Try it:
Each line of the records below that contains "logic" needs to be copied.

Source data:
This design comes from an exercise in tuning for small area, a short achievable clock period and few clock cycles on the open sky130 flow, not from production work. At most, simulation tests tie the RTL to the original design; equivalence was not proved. For run 1, only the layout was checked, not whether the RTL still works. Power is estimated from default activity; no workload was simulated.

[flow/design.v]
module zcan_core (
    input  wire        clk,
    input  wire        rst,         
    input  wire        cmd_valid,
    output wire        cmd_ready,
    input  wire [31:0] cmd_word,
    input  wire [3:0]  rd_idx,
    output reg  [31:0] rd_data,
    output wire        tx_valid,
    output reg  [7:0]  tx_data,
    input  wire        tx_ready
);
    localparam [7:0] OP_NOP         = 8'h00,
                     OP_SETLO       = 8'h01,
                     OP_SETHI       = 8'h02,
                     OP_ERR_CLR     = 8'h03,
                     OP_CRC_CFG     = 8'h10,
                     OP_CRC_INIT    = 8'h11,
                     OP_CRC_BYTE    = 8'h12,
                     OP_ENC_LONG    = 8'h20,
                     OP_ENC_CV17    = 8'h21,
                     OP_ENC_CV18    = 8'h22,
                     OP_DEC_LONG    = 8'h23,
                     OP_ENC_CONSIST = 8'h24,
                     OP_ENC_CV19    = 8'h25,
                     OP_ENC_CV20    = 8'h26,
                     OP_DEC_CONSIST = 8'h27,
                     OP_CV_PACK     = 8'h28,
                     OP_CV_UNPACK   = 8'h29,
                     OP_RX_BYTE     = 8'h30,
                     OP_RX_RESET    = 8'h31,
                     OP_TX_SOF      = 8'h38,
                     OP_TX_BYTE     = 8'h39,
                     OP_TX_CRC      = 8'h3A,
                     OP_TX_EOF      = 8'h3B;
    localparam [3:0] C_ILLEGAL_OPC = 4'd1,
                     C_RESERVED_NZ = 4'd2,
                     C_BAD_REG     = 4'd3,
                     C_BAD_IMM     = 4'd4,
                     C_TX_SEQ      = 4'd5;
    localparam [1:0] E_DATA = 2'd0, E_SOF = 2'd1, E_EOF = 2'd2;
    localparam       QD = 4;         
    localparam       QW = 2;         
    reg [31:0] opa, opb, crc_poly, crc_seed, crc_mask, crc;
    reg [31:0] res_lo, res_hi;
    reg        st_valid, st_cerr;
    reg [3:0]  st_cause;
    reg        tx_in_frame;
    reg [1:0]    q_kind [0:QD-1];
    reg [7:0]    q_data [0:QD-1];
    reg [QW-1:0] q_rd, q_wr;
    reg [QW:0]   q_cnt;
    reg          q_phase;        
    reg          rdy;
    assign cmd_ready = rdy;
    wire [7:0]  opc   = cmd_word[31:24];
    wire [3:0]  reg_i = cmd_word[19:16];
    wire [15:0] imm16 = cmd_word[15:0];
    wire [7:0]  b8    = cmd_word[7:0];
    reg fmt_n, fmt_b, fmt_r;
    always @(*) begin
        fmt_n = 1'b0; fmt_b = 1'b0; fmt_r = 1'b0;
        case (opc)
            OP_NOP, OP_ERR_CLR, OP_CRC_INIT,
            OP_ENC_LONG, OP_ENC_CV17, OP_ENC_CV18, OP_DEC_LONG,
            OP_ENC_CONSIST, OP_ENC_CV19, OP_ENC_CV20, OP_DEC_CONSIST,
            OP_CV_PACK, OP_CV_UNPACK, OP_RX_RESET,
            OP_TX_SOF, OP_TX_EOF:                    fmt_n = 1'b1;
            OP_CRC_CFG, OP_CRC_BYTE, OP_RX_BYTE,
            OP_TX_BYTE, OP_TX_CRC:                   fmt_b = 1'b1;
            OP_SETLO, OP_SETHI:                      fmt_r = 1'b1;
            default: ;
        endcase
    end
    reg [3:0] err_cause;    
    always @(*) begin
        err_cause = 4'd0;
        if (!(fmt_n | fmt_b | fmt_r))
            err_cause = C_ILLEGAL_OPC;
        else if (cmd_word[23:20] != 4'd0)
            err_cause = C_RESERVED_NZ;
        else if (fmt_n && cmd_word[19:0] != 20'd0)
            err_cause = C_RESERVED_NZ;
        else if (fmt_b && cmd_word[19:8] != 12'd0)
            err_cause = C_RESERVED_NZ;
        else if (fmt_r && reg_i > 4'd5)
            err_cause = C_BAD_REG;
        else if (opc == OP_CRC_CFG && b8 > 8'd1)
            err_cause = C_BAD_IMM;
        else if (opc == OP_TX_CRC && b8 != 8'd1 && b8 != 8'd2)
            err_cause = C_BAD_IMM;
        else if (opc == OP_TX_SOF && tx_in_frame)
            err_cause = C_TX_SEQ;
        else if ((opc == OP_TX_BYTE || opc == OP_TX_CRC || opc == OP_TX_EOF) && !tx_in_frame)
            err_cause = C_TX_SEQ;
    end
    wire xfer = cmd_valid & rdy;
    wire go   = xfer & (err_cause == 4'd0);
    wire bad  = xfer & (err_cause != 4'd0);
    wire do_setlo = go && opc == OP_SETLO;
    wire do_sethi = go && opc == OP_SETHI;
    wire do_cfg   = go && opc == OP_CRC_CFG;
    wire do_init  = go && opc == OP_CRC_INIT;
    wire do_byte  = go && opc == OP_CRC_BYTE;
    wire do_codec = go && opc[7:4] == 4'h2;
    wire do_sof   = go && opc == OP_TX_SOF;
    wire do_txb   = go && opc == OP_TX_BYTE;
    wire do_txc   = go && opc == OP_TX_CRC;
    wire do_eof   = go && opc == OP_TX_EOF;
    wire do_eclr  = go && opc == OP_ERR_CLR;
    reg [7:0]  crc_a;
    reg [7:0]  crc_t;
    reg [31:0] crc_next;
    wire [7:0] crc_d = crc[7:0] ^ (b8 & crc_mask[7:0]);
    integer j, k;
    always @(*) begin
        crc_a = 8'd1;
        for (j = 1; j < 8; j = j + 1)
            for (k = 1; k <= j; k = k + 1)
                crc_a[j] = crc_a[j] ^ (crc_poly[k-1] & crc_a[j-k]);
        for (j = 0; j < 8; j = j + 1) begin
            crc_t[j] = 1'b0;
            for (k = 0; k <= j; k = k + 1)
                crc_t[j] = crc_t[j] ^ (crc_a[j-k] & crc_d[k]);
        end
        crc_next = crc >> 8;
        for (j = 0; j < 8; j = j + 1)
            crc_next = crc_next ^ ({32{crc_t[j]}} & (crc_poly >> (7 - j)));
    end
    wire        opa_hi0   = (opa[31:14] == 18'd0);
    wire        addr_le   = opa_hi0 && (opa[13:0] <= 14'd10239);
    wire        long_ok   = addr_le && (opa[13:0] != 14'd0);
    wire [15:0] long_addr = {2'b11, opa[13:0]};
    wire        opa_byte = (opa[31:8] == 24'd0);
    wire        opb_byte = (opb[31:8] == 24'd0);
    wire        dec_bytes_ok = opa_byte && opb_byte;
    wire        dec_long_ok  = dec_bytes_ok && (opa[5:0] <= 6'h27);
    wire [13:0] ca   = opa[13:0];
    wire [11:0] ca4  = ca[13:2];
    wire [26:0] cprd = ca4 * 15'd1311;
    wire [6:0]  cdiv = cprd[21:15];                  
    wire [6:0]  cmod = ca[6:0] - {cdiv[4:0], 2'b00} - {cdiv[1:0], 5'd0} - {cdiv[0], 6'd0};
    reg  [7:0]  cv19, cv20;
    always @(*) begin
        if (ca[13:7] != 7'd0) begin
            cv19 = {1'b0, cmod};
            cv20 = {1'b0, cdiv};
        end else begin
            cv19 = {1'b0, ca[6:0]};
            cv20 = 8'd0;
        end
        if (opb[0] && ca != 14'd0)
            cv19[7] = 1'b1;
    end
    wire [13:0] dcv = {7'd0, opa[6:0]} + {opb[7:0], 6'd0} + {1'b0, opb[7:0], 5'd0} + {4'd0, opb[7:0], 2'd0};
    wire        dec_cons_ok = dec_bytes_ok &&
                              ((opb[7:0] == 8'd0) ? (opa[6:0] != 7'd0)
                                                  : (opb[7:0] < 8'd102 ||
                                                     (opb[7:0] == 8'd102 && opa[6:0] <= 7'd39)));
    wire        unpack_ok = (opb[31:16] == 16'd0);
    reg         codec_some;
    reg  [63:0] codec_val;
    always @(*) begin
        codec_some = 1'b0;
        codec_val  = 64'd0;
        case (opc[3:0])
            4'h0: begin codec_some = long_ok;     codec_val = {48'd0, long_addr}; end
            4'h1: begin codec_some = long_ok;     codec_val = {56'd0, long_addr[15:8]}; end
            4'h2: begin codec_some = long_ok;     codec_val = {56'd0, opa[7:0]}; end
            4'h3: begin codec_some = dec_long_ok; codec_val = {48'd0, 2'b00, opa[5:0], opb[7:0]}; end
            4'h4: begin codec_some = addr_le;     codec_val = {48'd0, cv19, cv20}; end
            4'h5: begin codec_some = addr_le;     codec_val = {56'd0, cv19}; end
            4'h6: begin codec_some = addr_le;     codec_val = {56'd0, cv20}; end
            4'h7: begin codec_some = dec_cons_ok; codec_val = {50'd0, dcv}; end
            4'h8: begin codec_some = 1'b1;
                        codec_val = {16'h0000,
                                     opa[19] ? opb[31:24] : 8'h00,
                                     opa[18] ? opb[23:16] : 8'h00,
                                     opa[17] ? opb[15:8]  : 8'h00,
                                     opa[16] ? opb[7:0]   : 8'h00,
                                     opa[15:0]}; end
            4'h9: begin codec_some = unpack_ok;   codec_val = {opb[15:0], opa[31:16], 16'd0, opa[15:0]}; end
            default: ;
        endcase
    end
    wire       push1 = do_sof | do_txb | do_txc | do_eof;
    wire       push2 = do_txc & b8[1];
    wire [1:0] e0_kind = do_sof ? E_SOF : (do_eof ? E_EOF : E_DATA);
    wire [7:0] e0_data = do_txb ? b8 : crc[7:0];
    wire [7:0] e1_data = crc[15:8];
    wire [1:0] h_kind = q_kind[q_rd];
    wire [7:0] h_data = q_data[q_rd];
    wire       h_esc  = (h_data == 8'h01) || (h_data == 8'h10) || (h_data == 8'h17);
    reg        h_last;
    always @(*) begin
        case (h_kind)
            E_SOF: begin tx_data = 8'h01; h_last = q_phase; end
            E_EOF: begin tx_data = 8'h17; h_last = 1'b1; end
            default: begin
                tx_data = (h_esc && !q_phase) ? 8'h10 : (h_data ^ {2'b00, h_esc, 5'd0});
                h_last  = !h_esc || q_phase;
            end
        endcase
    end
    assign tx_valid = (q_cnt != 0);
    wire   tx_go  = tx_valid & tx_ready;
    wire   pop    = tx_go & h_last;
    wire [QW:0] q_cnt_next = q_cnt + {{QW{1'b0}}, push1} + {{QW{1'b0}}, push2} - {{QW{1'b0}}, pop};
    wire [QW-1:0] q_wr1 = q_wr + 1'b1;
    integer s;
    always @(posedge clk) begin
        for (s = 0; s < QD; s = s + 1) begin
            if (push1 && q_wr == s) begin
                q_kind[s] <= e0_kind;
                q_data[s] <= e0_data;
            end
            if (push2 && q_wr1 == s) begin
                q_kind[s] <= E_DATA;
                q_data[s] <= e1_data;
            end
        end
    end
    always @(posedge clk) begin
        if (rst) begin
            q_rd    <= {QW{1'b0}};
            q_wr    <= {QW{1'b0}};
            q_cnt   <= {(QW+1){1'b0}};
            q_phase <= 1'b0;
            rdy     <= 1'b1;
        end else begin
            q_wr  <= q_wr + {{(QW-1){1'b0}}, push1} + {{(QW-1){1'b0}}, push2};
            q_cnt <= q_cnt_next;
            rdy   <= (q_cnt_next <= QD - 2);
            if (tx_go) begin
                q_phase <= !h_last;
                if (h_last)
                    q_rd <= q_rd + 1'b1;
            end
        end
    end
    always @(posedge clk) begin
        if (rst) begin
            opa         <= 32'd0;
            opb         <= 32'd0;
            crc_poly    <= 32'h0000008C;
            crc_seed    <= 32'h000000FF;
            crc_mask    <= 32'h000000FF;
            crc         <= 32'h000000FF;
            res_lo      <= 32'd0;
            res_hi      <= 32'd0;
            st_valid    <= 1'b0;
            st_cerr     <= 1'b0;
            st_cause    <= 4'd0;
            tx_in_frame <= 1'b0;
        end else begin
            if (do_setlo && reg_i == 4'd0) opa[15:0]  <= imm16;
            if (do_sethi && reg_i == 4'd0) opa[31:16] <= imm16;
            if (do_setlo && reg_i == 4'd1) opb[15:0]  <= imm16;
            if (do_sethi && reg_i == 4'd1) opb[31:16] <= imm16;
            if (do_cfg)
                crc_poly <= b8[0] ? 32'h00008810 : 32'h0000008C;
            else begin
                if (do_setlo && reg_i == 4'd2) crc_poly[15:0]  <= imm16;
                if (do_sethi && reg_i == 4'd2) crc_poly[31:16] <= imm16;
            end
            if (do_cfg) begin
                crc_seed <= b8[0] ? 32'h0000FFFF : 32'h000000FF;
                crc_mask <= b8[0] ? 32'h0000FFFF : 32'h000000FF;
            end else begin
                if (do_setlo && reg_i == 4'd3) crc_seed[15:0]  <= imm16;
                if (do_sethi && reg_i == 4'd3) crc_seed[31:16] <= imm16;
                if (do_setlo && reg_i == 4'd4) crc_mask[15:0]  <= imm16;
                if (do_sethi && reg_i == 4'd4) crc_mask[31:16] <= imm16;
            end
            if (do_init)
                crc <= crc_seed;
            else if (do_byte)
                crc <= crc_next;
            else begin
                if (do_setlo && reg_i == 4'd5) crc[15:0]  <= imm16;
                if (do_sethi && reg_i == 4'd5) crc[31:16] <= imm16;
            end
            if (do_codec) begin
                st_valid <= codec_some;
                res_lo   <= codec_some ? codec_val[31:0]  : 32'd0;
                res_hi   <= codec_some ? codec_val[63:32] : 32'd0;
            end
            if (bad) begin
                if (!st_cerr)
                    st_cause <= err_cause;
                st_cerr <= 1'b1;
            end else if (do_eclr) begin
                st_cerr  <= 1'b0;
                st_cause <= 4'd0;
            end
            if (do_sof) tx_in_frame <= 1'b1;
            if (do_eof) tx_in_frame <= 1'b0;
        end
    end
    always @(*) begin
        case (rd_idx)
            4'd0:  rd_data = opa;
            4'd1:  rd_data = opb;
            4'd2:  rd_data = crc_poly;
            4'd3:  rd_data = crc_seed;
            4'd4:  rd_data = crc_mask;
            4'd5:  rd_data = crc;
            4'd6:  rd_data = res_lo;
            4'd7:  rd_data = res_hi;
            4'd8:  rd_data = {24'd0, st_cause, 2'b00, st_cerr, st_valid};
            4'd11: rd_data = {31'd0, tx_in_frame};
            default: rd_data = 32'd0;
        endcase
    end
endmodule
[flow/config.mk]
export PLATFORM = sky130hd
export DESIGN_NAME = zcan_core
export DESIGN_NICKNAME = zcan_core
export VERILOG_FILES = /design/flow/design.v
export SDC_FILE = /design/flow/constraint.sdc
export NUM_CORES = 4
export LEC_CHECK = 0
export CAP_MARGIN = 20
export CORE_MARGIN = 2
export CORE_UTILIZATION = 40
export SLEW_MARGIN = 20
[flow/run.sh]
#!/bin/bash
# synth_recipe.tcl (not shown) runs the flow's synth.tcl, then flattens the netlist and writes it again
# the make line also repeats each setting of config.mk as NAME=value (left out here)
make -C /OpenROAD-flow-scripts/flow DESIGN_CONFIG=/design/flow/config.mk WORK_HOME=/design/flow/orfs CLKGATE_MAP_FILE= SYNTH_SCRIPT=/design/flow/synth_recipe.tcl finish
[flow/constraint.sdc]
create_clock -name core_clock -period 10.0 [get_ports {clk}]
set_input_delay 2.0000 -clock core_clock [delete_from_list [all_inputs] [get_ports {clk}]]
set_output_delay 2.0000 -clock core_clock [all_outputs]
set_load 0.01 [all_outputs]
==> results.cfg, run 1 <==
[run_status]
status = no timing/DRC/antenna violations

[clock_tree]
numCtsBuffers = 35
ctsHoldBuffers = 0
cts.sinks = 311
cts_setup_buffers = 0
cts_resized = 0
cts_buffer_depth = 3
root_buffer = clkbuf_16
worstSkewPairLatency_ns = 0.56
cts_tree = yes
path_clk_slew_ns = 0.06
htreeDepth = 2

[cells_and_area]
multiInputGateArea_um2 = 15200
drive_gt1_share_pct = 5.25
synthToLayoutAreaGrowth_pct = 10.8
nNetsFinal = 3080
stdcell_area_um2 = 25700
nFillCells = 5792
regArea_um2 = 6550

[detailed_routing]
first_pass_iters = 7
first_iter_violations = 2860
wl_um = 86200
drcViolationCount = 0
route.detailed.wl_per_inst_um = 23.8
vias_per_cell = 6.04
vias = 21900
ant_nets = 0

[synth]
yosys.area.top_type = dfxtp_1
ys_top_cells_by_count = nand2_1, dfxtp_1, nor2_1
synth.yosys.warnings = 3
synth_area_um2 = 23200
syn_inst = 2892
yosysTopAreaCellShare_pct = 24.1
synth_edf_count = 32
syn_avg_cell_area_um2 = 8.01
synthArstFlopShare_pct = 0
ys_ff_latch = 311
synth-seq-area-share_pct = 28.3
synthMostInstantiatedCell = nand2_1
synth_fp_nets = 3136
synth.area.top_cells = dfxtp_1, ha_1, nand2_1
synth_cell_type_count = 89
synthFlopType = dfxtp_1

[setup_path]
slowest_stage = dfxtp_1
endpoint_kind = register
reg2reg_depth = 32
critPathBufInv = 7
arrival_ns = 7.82
critPathKind = register to register
crit_family = adder cells
worstSetupStartpointType = register
r2r_start = opa[6]
cp_max_fo = 12
required_ns = 10.46
cpPeakStageDelay_ns = 0.73
regToRegEndpoint = res_lo[6]
r2r_slack_ns = 2.65
cp_common_cell = inv_1

[place]
dp_hpwl_um = 61500
port_buffers = 81
routabilityCongestion = 0.980
dpl_cell_area_um2 = 24500

[flow_run]
maxCapViolCount = 0

[die]
fp.dieH_um = 245
fp.coreArea_um2 = 57500
num_rows = 88
die_w_um = 245
start_util_pct = 40.3
dieArea_um2 = 59900
ios = 82

[sta]
final.min_clock_period_ns = 7.35
finalSetupTns_ns = 0
slew_headroom_pct = 23.4
setup_viol = 0
max_freq_mhz = 136
period_share_pct = 73.5
final_max_slew_viol_count = 0
skew_ns = 0.0285
hold_viol = 0
rsz0062_at_grt = no
tightestPinTransition_ns = 1.15

[global_route]
grt_pass1_wl_um = 131000
grt_usage_pct = 28.2
grt_max_degree = 177
grt-ovfl-total = 0
grt_pass1_vias = 20800
antenna_found_initial = 2

[power]
p_sw_share_pct = 27.9
p_leak_nw = 9.85
clkPwrFrac_pct = 43.9
cellPowerDensity_nw_per_um2 = 121
irDropWorstVdd_mv = 0.0904
p_seq_share_pct = 41.2
p_int_mw = 2.25
power_switching_mw = 0.869
combPwrFrac_pct = 14.9

[min_path]
holdCritStartpoint = res_lo[18]
hold_end = res_lo[18]
min_path_type = register to register
min_path_cells = 2
## logic make-up (layout without fill, tap and decap cells)
| kind of cell | Yosys count | count (layout) | share of synthesized area (%) |
|---|---|---|---|
| AND/OR/NAND/NOR | 1055 | 1055 | 20.5 |
| XOR/XNOR | 258 | 258 | 11.5 |
| buffers and inverters | 362 | 329 | 6.25 |
| other | 0 | 2 | 0 |
| adder cells (fa/ha/maj) | 204 | 204 | 12.7 |
| flip-flops | 311 | 311 | 28.3 |
| multiplexers | 57 | 57 | 2.48 |
| AO/OA/AOI/OAI | 645 | 645 | 18.3 |
## final cells by class
type / instances / area share (%)
inverter: 137 / 2.00
tap: 765 / 3.73
clock inverter: 11 / 0.775
sequential: 311 / 25.5
antenna: 2 / 0.0195
multi-input combinational: 2219 / 59.4
clock buffer: 49 / 3.89
timing repair buffer: 132 / 4.70
## layer usage
metal	routed length (µm)	share of wire (%)	track usage [%]	up-vias
met5	27	0.031	0	-
met4	4150	4.8	12.8	4
met3	7680	8.9	4.59	206
met2	38400	45	43.8	1133
met1	35900	42	38.5	10600
li1	-	-	-	9992
## placed cells by master (no fill, tap or decap), types with 67 or more instances in the layout
| master | Yosys | final |
|---|---|---|
| nand3_1 | 148 | 148 |
| dfxtp_1 | 279 | 279 |
| nor2_1 | 213 | 210 |
| clkdlybuf4s50_1 | 0 | 80 |
| a22oi_1 | 159 | 159 |
| nand2_1 | 474 | 474 |
| ha_1 | 153 | 153 |
| o21ai_0 | 67 | 67 |
| xnor2_1 | 178 | 177 |
| a21oi_1 | 200 | 200 |
| inv_1 | 136 | 136 |
## registers in the layout, summed over array words and instances, names as in the netlist
name and cells:
q_wr 2, res_hi 32, st_cause 3, q_cnt 3
opb 32, q_phase 1, opa 32, tx_in_frame 1
q_rd 2, crc_poly 32, rdy 1, st_cerr 1
crc 32, st_valid 1, crc_mask 32, crc_seed 32
q_data 32, q_kind 8, res_lo 32
## metrics by stage
stage	power, mW	setup slack [ns]	std cells	hold slack, ns	util (%)
2_1_floorplan	1.58	3.38	2892	0.432	-
3_3_place_gp	1.76	2.83	3564	0.439	42.6
3_5_place_dp	1.77	2.73	3564	0.447	42.6
4_1_cts	3.12	2.67	3624	0.453	44.6
5_1_grt	3.20	2.10	3624	0.475	44.6
6_report	3.12	2.65	3626	0.456	44.7
## power by group through the flow
stage | clock network, mW | logic (mW) | registers, mW
after detailed placement | 0 | 0.460 | 1.31
after CTS | 1.37 | 0.463 | 1.28
final | 1.37 | 0.466 | 1.28
after global routing | 1.42 | 0.500 | 1.29
after floorplan | 0 | 0.272 | 1.31
after global placement | 0 | 0.451 | 1.31
## worst min-delay path, delay by kind of cell, from the launching register on
kind	cells	cell delay, ns
simple gates	1	0.05
compound gates	1	0.05
flops	1	0.31
## worst max path at each step
stage | startpoint | slack (ns) | cells past startpoint | end
floorplan | opa[11] | 3.38 | 30 | res_lo[6]
CTS | opa[6] | 2.67 | 32 | res_lo[6]
global placement | opa[11] | 2.83 | 30 | res_lo[6]
finish | opa[6] | 2.65 | 32 | res_lo[6]
global route | opa[6] | 2.10 | 30 | res_lo[6]
detailed placement | opa[6] | 2.73 | 32 | res_lo[6]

Response:
## logic make-up (layout without fill, tap and decap cells)
stage | clock network, mW | logic (mW) | registers, mW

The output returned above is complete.